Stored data
"""

## src/design/cbm_pkg.sv

```systemverilog
// Shared types and constants for the cartridge bank mapper.
// Used by the bank register file, the translator and the top level.
// No dependencies.
`default_nettype none

package cbm_pkg;

    // Bus operation carried by each input word.
    typedef enum logic [1:0] {
        FUNC_CPU_WR = 2'd0,
        FUNC_CPU_RD = 2'd1,
        FUNC_PPU_RD = 2'd2
    } t_func;

    // Destination of a translated access.
    typedef enum logic [2:0] {
        TGT_NONE    = 3'd0,
        TGT_PRG_RAM = 3'd1,
        TGT_PRG_ROM = 3'd2,
        TGT_CHR_ROM = 3'd3,
        TGT_NT_RAM  = 3'd4
    } t_target;

    // Configuration register indexes.
    localparam int unsigned CfgIdxW = 2;
    localparam logic [CfgIdxW-1:0] CFG_PRG_MASK = 2'd0;
    localparam logic [CfgIdxW-1:0] CFG_CHR_MASK = 2'd1;

    // Bank register offsets, decoded on address bits 11..0 in the 7000-7FFF window.
    localparam logic [11:0] OFS_CHR0  = 12'hEF0;
    localparam logic [11:0] OFS_CHR1  = 12'hEF1;
    localparam logic [11:0] OFS_CHR2  = 12'hEF2;
    localparam logic [11:0] OFS_CHR3  = 12'hEF3;
    localparam logic [11:0] OFS_CHR4  = 12'hEF4;
    localparam logic [11:0] OFS_CHR5  = 12'hEF5;
    localparam logic [11:0] OFS_PRG0A = 12'hEFA;
    localparam logic [11:0] OFS_PRG0B = 12'hEFB;
    localparam logic [11:0] OFS_PRG1A = 12'hEFC;
    localparam logic [11:0] OFS_PRG1B = 12'hEFD;
    localparam logic [11:0] OFS_PRG2A = 12'hEFE;
    localparam logic [11:0] OFS_PRG2B = 12'hEFF;

    // Bank value constants.
    localparam logic [7:0] CHR_LOW_MASK  = 8'h7F;
    localparam logic [7:0] CHR_2K_MASK   = 8'h7E;
    localparam logic [7:0] PRG_FIXED     = 8'hFF;
    localparam logic [7:0] PRG2_RESET    = 8'hFE;
    localparam logic [7:0] MASK_RESET    = 8'hFF;

    // One input word.
    typedef struct packed {
        logic [1:0]  func;
        logic [15:0] addr;
        logic [7:0]  data;
    } t_req;

    // One result word.
    typedef struct packed {
        logic [2:0]  target;
        logic [20:0] mapped_addr;
    } t_rsp;

    // Bank state seen by the translator.
    typedef struct packed {
        logic [2:0][7:0] prg_banks;
        logic [5:0][7:0] chr_banks;
        logic [1:0]      mirror_pages;
        logic [7:0]      prg_bank_mask;
        logic [7:0]      chr_bank_mask;
    } t_bank_state;

endpackage

`default_nettype wire

```

## src/design/cbm_req_if.sv

```systemverilog
// Request channel: valid/ready handshake carrying one bus access word.
// Depends on nothing; field widths follow the mapper's input word.
`default_nettype none

interface cbm_req_if;
    logic        valid;
    logic        ready;
    logic [1:0]  func;
    logic [15:0] addr;
    logic [7:0]  data;

    modport source (output valid, output func, output addr, output data, input ready);
    modport sink   (input valid, input func, input addr, input data, output ready);
endinterface

`default_nettype wire

```

## src/design/cbm_rsp_if.sv

```systemverilog
// Response channel: valid/ready handshake carrying one translated access word.
// Depends on nothing; field widths follow the mapper's result word.
`default_nettype none

interface cbm_rsp_if;
    logic        valid;
    logic        ready;
    logic [2:0]  target;
    logic [20:0] mapped_addr;

    modport source (output valid, output target, output mapped_addr, input ready);
    modport sink   (input valid, input target, input mapped_addr, output ready);
endinterface

`default_nettype wire

```

## src/design/cbm_regs.sv

```systemverilog
// Bank register file: program, character and mirroring registers plus the two size masks.
// Depends on cbm_pkg. Bus writes land when the word leaves the input register.
`default_nettype none

module cbm_regs
    import cbm_pkg::*;
(
    input  wire logic                 i_clk,
    input  wire logic                 i_rst_n,
    input  wire logic                 i_cfg_we,
    input  wire logic [CfgIdxW-1:0]   i_cfg_idx,
    input  wire logic [7:0]           i_cfg_data,
    input  wire logic                 i_upd,
    input  wire t_req                 i_req,
    output t_bank_state               o_state
);

    logic [2:0][7:0] r_prg;
    logic [5:0][7:0] r_chr;
    logic [1:0]      r_mirror;
    logic [7:0]      r_prg_mask;
    logic [7:0]      r_chr_mask;
    logic            wr_hit;

    // A bus write to 7000-7FFF reaches the register decode.
    assign wr_hit = i_upd && (i_req.func == FUNC_CPU_WR) && (i_req.addr[15:12] == 4'h7);

    // Bank registers, loaded from the data byte.
    always_ff @(posedge i_clk) begin
        if (!i_rst_n) begin
            r_prg[0] <= 8'h00;
            r_prg[1] <= 8'h01;
            r_prg[2] <= PRG2_RESET;
            for (int i = 0; i < 6; i++) begin
                r_chr[i] <= 8'(i);
            end
            r_mirror <= 2'b00;
        end else if (wr_hit) begin
            case (i_req.addr[11:0])
                OFS_CHR0: begin
                    r_chr[0]    <= i_req.data & CHR_LOW_MASK;
                    r_mirror[0] <= i_req.data[7];
                end
                OFS_CHR1: begin
                    r_chr[1]    <= i_req.data & CHR_LOW_MASK;
                    r_mirror[1] <= i_req.data[7];
                end
                OFS_CHR2:             r_chr[2] <= i_req.data;
                OFS_CHR3:             r_chr[3] <= i_req.data;
                OFS_CHR4:             r_chr[4] <= i_req.data;
                OFS_CHR5:             r_chr[5] <= i_req.data;
                OFS_PRG0A, OFS_PRG0B: r_prg[0] <= i_req.data;
                OFS_PRG1A, OFS_PRG1B: r_prg[1] <= i_req.data;
                OFS_PRG2A, OFS_PRG2B: r_prg[2] <= i_req.data;
                default: ;
            endcase
        end
    end

    // Size masks from the configuration port; unknown indexes are ignored.
    always_ff @(posedge i_clk) begin
        if (!i_rst_n) begin
            r_prg_mask <= MASK_RESET;
            r_chr_mask <= MASK_RESET;
        end else if (i_cfg_we) begin
            case (i_cfg_idx)
                CFG_PRG_MASK: r_prg_mask <= i_cfg_data;
                CFG_CHR_MASK: r_chr_mask <= i_cfg_data;
                default: ;
            endcase
        end
    end

    assign o_state.prg_banks     = r_prg;
    assign o_state.chr_banks     = r_chr;
    assign o_state.mirror_pages  = r_mirror;
    assign o_state.prg_bank_mask = r_prg_mask;
    assign o_state.chr_bank_mask = r_chr_mask;

endmodule

`default_nettype wire

```

## src/design/cbm_xlate.sv

```systemverilog
// Address translator: turns one bus access and the current bank state into a target and address.
// Depends on cbm_pkg. Purely combinational.
`default_nettype none

module cbm_xlate
    import cbm_pkg::*;
(
    input  wire t_req        i_req,
    input  wire t_bank_state i_state,
    output t_rsp             o_rsp
);

    logic [1:0] prg_win;
    logic [7:0] prg_bank;
    logic [2:0] chr_win;
    logic [2:0] chr_idx;
    logic [7:0] chr_bank;

    // Program window bank: E000 window is fixed to the last bank.
    assign prg_win = i_req.addr[14:13];
    always_comb begin
        case (prg_win)
            2'd0:    prg_bank = i_state.prg_banks[0];
            2'd1:    prg_bank = i_state.prg_banks[1];
            2'd2:    prg_bank = i_state.prg_banks[2];
            default: prg_bank = PRG_FIXED;
        endcase
    end

    // Character window bank: two 2K windows, then four 1K windows.
    assign chr_win = i_req.addr[12:10];
    assign chr_idx = chr_win - 3'd2;
    always_comb begin
        if (!chr_win[2]) begin
            chr_bank = (i_state.chr_banks[{2'b00, chr_win[1]}] & CHR_2K_MASK)
                     | {7'b0, chr_win[0]};
        end else begin
            case (chr_idx)
                3'd2:    chr_bank = i_state.chr_banks[2];
                3'd3:    chr_bank = i_state.chr_banks[3];
                3'd4:    chr_bank = i_state.chr_banks[4];
                default: chr_bank = i_state.chr_banks[5];
            endcase
        end
    end

    // Target and address selection.
    always_comb begin
        o_rsp.target      = TGT_NONE;
        o_rsp.mapped_addr = '0;
        case (i_req.func)
            FUNC_CPU_WR, FUNC_CPU_RD: begin
                if (i_req.addr[15:13] == 3'b011) begin
                    o_rsp.target      = TGT_PRG_RAM;
                    o_rsp.mapped_addr = {8'b0, i_req.addr[12:0]};
                end else if (i_req.addr[15] && (i_req.func == FUNC_CPU_RD)) begin
                    o_rsp.target      = TGT_PRG_ROM;
                    o_rsp.mapped_addr = {prg_bank & i_state.prg_bank_mask, i_req.addr[12:0]};
                end
            end
            FUNC_PPU_RD: begin
                if (!i_req.addr[13]) begin
                    o_rsp.target      = TGT_CHR_ROM;
                    o_rsp.mapped_addr = {3'b0, chr_bank & i_state.chr_bank_mask,
                                         i_req.addr[9:0]};
                end else begin
                    o_rsp.target      = TGT_NT_RAM;
                    o_rsp.mapped_addr = {10'b0, i_state.mirror_pages[i_req.addr[11]],
                                         i_req.addr[9:0]};
                end
            end
            default: ;
        endcase
    end

endmodule

`default_nettype wire

```

## src/design/cartridge_bank_mapper.sv

```systemverilog
// Top level of the cartridge bank mapper: input register, translator and result register.
// Depends on cbm_pkg, cbm_req_if, cbm_rsp_if, cbm_regs and cbm_xlate.
// Each accepted bus access word gives exactly one result word, passing through the input register
// and then the result register, and a new word is taken every cycle while the output is not
// stalled. The input register and the result register frame the single translation stage. Bank
// register writes carried by bus words take effect for the very next word. The user must load the
// size masks on the configuration port while no words are in flight; the block leaves this to the user.
`default_nettype none

module cartridge_bank_mapper
    import cbm_pkg::*;
(
    input  wire logic               i_clk,
    input  wire logic               i_rst_n,
    input  wire logic               i_cfg_we,
    input  wire logic [CfgIdxW-1:0] i_cfg_idx,
    input  wire logic [7:0]         i_cfg_data,
    cbm_req_if.sink                 i_req,
    cbm_rsp_if.source               o_rsp
);

    logic        r_in_vld;
    t_req        r_in;
    logic        r_out_vld;
    t_rsp        r_out;
    logic        advance;
    logic        in_acc;
    t_req        req_word;
    t_rsp        xlate_rsp;
    t_bank_state bank_state;

    // Pipeline flow: the stage moves whenever the result register is free or being emptied.
    assign advance     = !r_out_vld || o_rsp.ready;
    assign i_req.ready = !r_in_vld || advance;
    assign in_acc      = i_req.valid && i_req.ready;

    assign req_word.func = i_req.func;
    assign req_word.addr = i_req.addr;
    assign req_word.data = i_req.data;

    // Input register.
    always_ff @(posedge i_clk) begin
        if (!i_rst_n) begin
            r_in_vld <= 1'b0;
        end else if (i_req.ready) begin
            r_in_vld <= i_req.valid;
        end
    end

    always_ff @(posedge i_clk) begin
        if (in_acc) begin
            r_in <= req_word;
        end
    end

    // Bank registers, updated as the word leaves the input register.
    cbm_regs u_regs (
        .i_clk      (i_clk),
        .i_rst_n    (i_rst_n),
        .i_cfg_we   (i_cfg_we),
        .i_cfg_idx  (i_cfg_idx),
        .i_cfg_data (i_cfg_data),
        .i_upd      (r_in_vld && advance),
        .i_req      (r_in),
        .o_state    (bank_state)
    );

    cbm_xlate u_xlate (
        .i_req   (r_in),
        .i_state (bank_state),
        .o_rsp   (xlate_rsp)
    );

    // Result register.
    always_ff @(posedge i_clk) begin
        if (!i_rst_n) begin
            r_out_vld <= 1'b0;
        end else if (advance) begin
            r_out_vld <= r_in_vld;
        end
    end

    always_ff @(posedge i_clk) begin
        if (advance && r_in_vld) begin
            r_out <= xlate_rsp;
        end
    end

    assign o_rsp.valid       = r_out_vld;
    assign o_rsp.target      = r_out.target;
    assign o_rsp.mapped_addr = r_out.mapped_addr;

`ifndef SYNTHESIS
    // A word leaving the input register always lands in the result register.
    a_stage_moves: assert property (@(posedge i_clk) disable iff (!i_rst_n)
        r_in_vld && advance |=> r_out_vld)
        else $error("word lost between input and result registers");

    // Unmapped accesses carry a zero address.
    a_none_zero: assert property (@(posedge i_clk) disable iff (!i_rst_n)
        o_rsp.valid && (o_rsp.target == TGT_NONE) |-> (o_rsp.mapped_addr == '0))
        else $error("unmapped access with non-zero address");

    // Nametable and program RAM addresses stay inside their windows.
    a_window_range: assert property (@(posedge i_clk) disable iff (!i_rst_n)
        o_rsp.valid && ((o_rsp.target == TGT_NT_RAM && o_rsp.mapped_addr[20:11] != '0) ||
                        (o_rsp.target == TGT_PRG_RAM && o_rsp.mapped_addr[20:13] != '0))
        |-> 1'b0)
        else $error("translated address outside its window");

    // Nothing accepted while both registers are full and the output is stalled.
    a_full_stall: assert property (@(posedge i_clk) disable iff (!i_rst_n)
        r_in_vld && r_out_vld && !o_rsp.ready |-> !i_req.ready)
        else $error("word accepted into a full pipeline");
`endif

endmodule

`default_nettype wire
```

## src/flat_wrapper.sv

```systemverilog
// flat-port wrapper written by rule: the top's interface ports become plain ports
module cartridge_bank_mapper_flat import cbm_pkg::*;
  (i_clk, i_rst_n, i_cfg_we, i_cfg_idx, i_cfg_data, i_req_valid, i_req_func, i_req_addr, i_req_data, i_req_ready, o_rsp_valid, o_rsp_target, o_rsp_mapped_addr, o_rsp_ready);
  cbm_req_if i_req_i ();
  cbm_rsp_if o_rsp_i ();
  input  wire logic i_clk;
  input  wire logic i_rst_n;
  input  wire logic i_cfg_we;
  input  wire logic [CfgIdxW-1:0] i_cfg_idx;
  input  wire logic [7:0] i_cfg_data;
  input wire logic [$bits(i_req_i.valid)-1:0] i_req_valid;
  input wire logic [$bits(i_req_i.func)-1:0] i_req_func;
  input wire logic [$bits(i_req_i.addr)-1:0] i_req_addr;
  input wire logic [$bits(i_req_i.data)-1:0] i_req_data;
  output wire logic [$bits(i_req_i.ready)-1:0] i_req_ready;
  output wire logic [$bits(o_rsp_i.valid)-1:0] o_rsp_valid;
  output wire logic [$bits(o_rsp_i.target)-1:0] o_rsp_target;
  output wire logic [$bits(o_rsp_i.mapped_addr)-1:0] o_rsp_mapped_addr;
  input wire logic [$bits(o_rsp_i.ready)-1:0] o_rsp_ready;
  assign i_req_i.valid = i_req_valid;
  assign i_req_i.func = i_req_func;
  assign i_req_i.addr = i_req_addr;
  assign i_req_i.data = i_req_data;
  assign i_req_ready = i_req_i.ready;
  assign o_rsp_valid = o_rsp_i.valid;
  assign o_rsp_target = o_rsp_i.target;
  assign o_rsp_mapped_addr = o_rsp_i.mapped_addr;
  assign o_rsp_i.ready = o_rsp_ready;
  cartridge_bank_mapper u_core (.i_clk(i_clk), .i_rst_n(i_rst_n), .i_cfg_we(i_cfg_we), .i_cfg_idx(i_cfg_idx), .i_cfg_data(i_cfg_data), .i_req(i_req_i), .o_rsp(o_rsp_i));
endmodule
```

## config.mk

```make
export PLATFORM = sky130hd
export DESIGN_NAME = cartridge_bank_mapper_flat
export DESIGN_NICKNAME = d
export VERILOG_FILES = /design/src/design/cbm_pkg.sv /design/src/design/cbm_req_if.sv /design/src/design/cbm_rsp_if.sv /design/src/design/cbm_regs.sv /design/src/design/cbm_xlate.sv /design/src/design/cartridge_bank_mapper.sv /design/src/flat_wrapper.sv
export SDC_FILE = /design/constraint.sdc
export NUM_CORES = 1
export LEC_CHECK = 0
export BUFFER_PORTS_ARGS = -buffer_cell sky130_fd_sc_hd__buf_4
export CAP_MARGIN = 20
export CORE_MARGIN = 1.5
export CORE_UTILIZATION = 45
export CTS_BUF_LIST = sky130_fd_sc_hd__clkbuf_8
export DETAILED_ROUTE_END_ITERATION = 7
export GPL_ROUTABILITY_DRIVEN = 0
export HOLD_SLACK_MARGIN = 0.03
export PLACE_DENSITY_LB_ADDON = 0.1
export SLEW_MARGIN = 20
export SYNTH_ARGS = -nofsm -noshare
export SYNTH_HDL_FRONTEND = slang
export SYNTH_HIERARCHICAL = 1
export SYNTH_SLANG_ARGS = --single-unit
```

## constraint.sdc

```tcl
create_clock -name i_clk -period 3.1 [get_ports i_clk]
set_clock_uncertainty 0.15 [all_clocks]
set_input_delay 0.31 -clock i_clk [delete_from_list [all_inputs] [get_ports i_clk]]
set_output_delay 0.31 -clock i_clk [all_outputs]
set_load 0.01 [all_outputs]
```

==> results.tsv, run 1 <==
metric	value	unit
grt_first_pass_wirelength	22.3	mm
yosys_warnings	6	
slowest_stage	nor4_4	
hold_path_class	input port to flip-flop	
cts.path.max_buffers	2	
fin_util	0.574	
area_delta_synth_final	24.3	%
grt_pass1_vias	4107	
drv_slew	0	
hold_viol	0	
die_h	117	um
stdcell_count	798	
end_kind	flip-flop	
clock.fmax	0.402	GHz
crit_type	input port to flip-flop	
rows	41	
synth_cells	513	
fin_crit_sh	0.802	
layout_setup_ws	0.615	ns
worst_skew_pair.late_latency	0.46	ns
tns	0	ns
final_area	7240	um^2
layout_min_cycle_time	2.49	ns
hold_depth	2	
power.density	515	nW/um^2
fp.dieArea	13600	um^2
syn_area_per_cell	11.4	um^2
avgRoutedWirePerCell	18.1	um
dp_hpwl	9.61	mm
whs	0.106	ns
cp_data_required_time	3.26	ns
numCtsBuffers	17	
routed_wl	14.4	mm
place_inst	729	
io_pins	67	
vdd_drop_max	0.496	mV
grt_max_degree	60	
nNetsFinal	654	
drc	0	
leakagePower	3.08	nW
diodes	0	
worst_setup_path_start_kind	input port	
slowest_delay	0.62	ns
antenna_left	0	
cts_root_buffer	clkbuf_8	
outcome	finished clean	
netlist_area	5830	um^2
worstHoldEndpoint	u_core/u_regs/o_state[85]$_SDFFE_PN1P_	
syn_nets	554	
grt_overflow	0	
drive_gt1_frac	0.227	
crit_fanout	8	
grt_usage	0.227	
crit_arrival	2.65	ns
ctsResizeCount	0	
crit-reg2reg-launch	u_core/r_in[21]$_DFFE_PP_	
crit_chain	dlygate4sd3_1, buf_4, nor2b_4, nor2b_2, nand4_1, nor4_4, nand3_2, mux2i_1	
dr.pass1.iters	5	
max_cap_viol_count	0	
rsz0062_at_grt	no	
setup_viol	0	
dpl_cell_area	6480	um^2
r2r_end	u_core/u_regs/o_state[53]$_SDFFE_PN0P_	
worstMarginPinSlew	0.910	ns
worstHoldStart	i_rst_n	
r2r_setup_slack	0.64	ns
cts.clk_slew.worst_paths	0.07	ns
grt_antenna_before_repair	0	
tritoncts	built	
io_buffers	66	
r2r_cells	4	
cts_max_level	4	
core_area	12600	um^2
total_power	3.73	mW
relSlewSlack	0.392	
vias	4266	
die_width	117	um
drt_iter0_markers	353	
clock_sinks	138	
viasPerCell	5.35	
post-place-ws	0.649	ns
start_util	0.462	
-- report_power, final --
part           internal (mW)  switching (mW)  total [mW]
sequential              1.93          0.0400        1.97
clock                  0.792           0.668        1.46
combinational          0.142           0.154       0.296
-- cell type report --
| cell class | instances | area (um^2) |
|---|---|---|
| flip-flops and latches | 138 | 3260 |
| clock inverters | 14 | 140 |
| fillers | 1122 | 5380 |
| inverters | 5 | 18.8 |
| repair buffers | 111 | 938 |
| clock buffers | 18 | 248 |
| well taps | 172 | 215 |
| multi-input cells | 340 | 2420 |
-- worst max-delay path by stage --
stage	slack, ns	end	cells after the start	from
finish	0.61	u_core/u_regs/o_state[53]$_SDFFE_PN0P_	8	o_rsp_ready
global route	0.42	u_core/u_regs/o_state[47]$_SDFFE_PN0P_	4	u_core/r_in[21]$_DFFE_PP_
CTS	0.61	u_core/u_regs/o_state[48]$_SDFFE_PN0P_	4	u_core/r_in[21]$_DFFE_PP_
detailed placement	0.65	u_core/u_regs/o_state[47]$_SDFFE_PN0P_	4	u_core/r_in[21]$_DFFE_PP_
global placement	0.74	u_core/u_regs/o_state[32]$_SDFFE_PN0P_	4	u_core/r_in[21]$_DFFE_PP_
floorplan	0.22	u_core/u_regs/o_state[85]$_SDFFE_PN1P_	7	u_core/o_rsp.valid$_SDFFE_PN0P_
-- worst max-delay path, delay by kind of cell --
family,cells,cell delay (ns)
muxes,1,0.21
buffers and inverters,2,0.65
and+or+nand+nor,5,1.48
-- routing by layer --
| layer | global-route usage | routed length, um | vias to the layer above |
|---|---|---|---|
| met5 | 0 | 0 | - |
| met4 | 0.0956 | 290 | 0 |
| met3 | 0.0551 | 701 | 24 |
| met2 | 0.359 | 6940 | 89 |
| met1 | 0.300 | 6510 | 2089 |
| li1 | - | - | 2064 |
-- flip-flops by register name, summed over array words and instances, names as in the netlist --
signal and cells:
u_core/o_rsp.mapped_addr 21, u_core/o_rsp.target 3, u_core/o_rsp.valid 1, u_core/r_in 26, u_core/r_in_vld 1, u_core/u_regs/o_state 68
u_core/u_regs/r_chr_mask 8, u_core/u_regs/r_mirror 2, u_core/u_regs/r_prg_mask 8
-- placed cells by master, fill, tap and decap left out, types with 2 or more instances in the layout --
cell / n
inv_1: 9
buf_4: 73
or2_2: 3
dlygate4sd3_1: 37
nand4_1: 6
nand3b_1: 3
and3b_1: 3
o221a_2: 4
nand3_2: 3
edfxtp_1: 50
and3_1: 6
o31ai_1: 5
nor2b_1: 12
nand2b_1: 3
o21ai_0: 13
a21oi_1: 3
clkbuf_8: 18
nor4_1: 2
nor3b_1: 11
dfxtp_1: 88
bufinv_16: 3
mux2_2: 12
nand2_1: 98
clkinv_2: 4
and2_1: 2
nor4_4: 2
o21a_1: 3
mux2i_1: 76
clkinv_1: 2
o211ai_1: 11
o2111ai_1: 6
or3b_2: 7
nand3_1: 25
-- repair_timing --
action	in CTS	in global routing
endpoints found under the hold margin	44	0
setup buffers	0	0
hold buffers	37	0
Note: power is estimated with default switching activity, not from simulation.
==> run 2: changes to the inputs <==
- clock period: 3.1 -> 2.5 ns (I/O delays scaled with it)
==> run 2 against run 1 <==
  * Sequential power increased by 24%
  * Sequential share of layout area decreased by 0.28 points
  * Global-route usage increased by 0.33 points
  * Non-clock buffer count increased by 11
  * Clock power increased by 5%
  * Die area unchanged
  * Count of clock-buffer cells in the layout increased by 1
  * Total power increased by 17%
  * First-iteration DRC count increased by 0.57%
  * Combinational power increased by 30%
  * Wire length increased by 0.92%
  * Cell count increased by 1.4%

"""

WHAT YOU SHOULD DO: The lines to return are those with the string "writes" in them; copy each from the entries above.

ANSWER TO THE EXERCISE:
// Depends on cbm_pkg. Bus writes land when the word leaves the input register.
// register writes carried by bus words take effect for the very next word. The user must load the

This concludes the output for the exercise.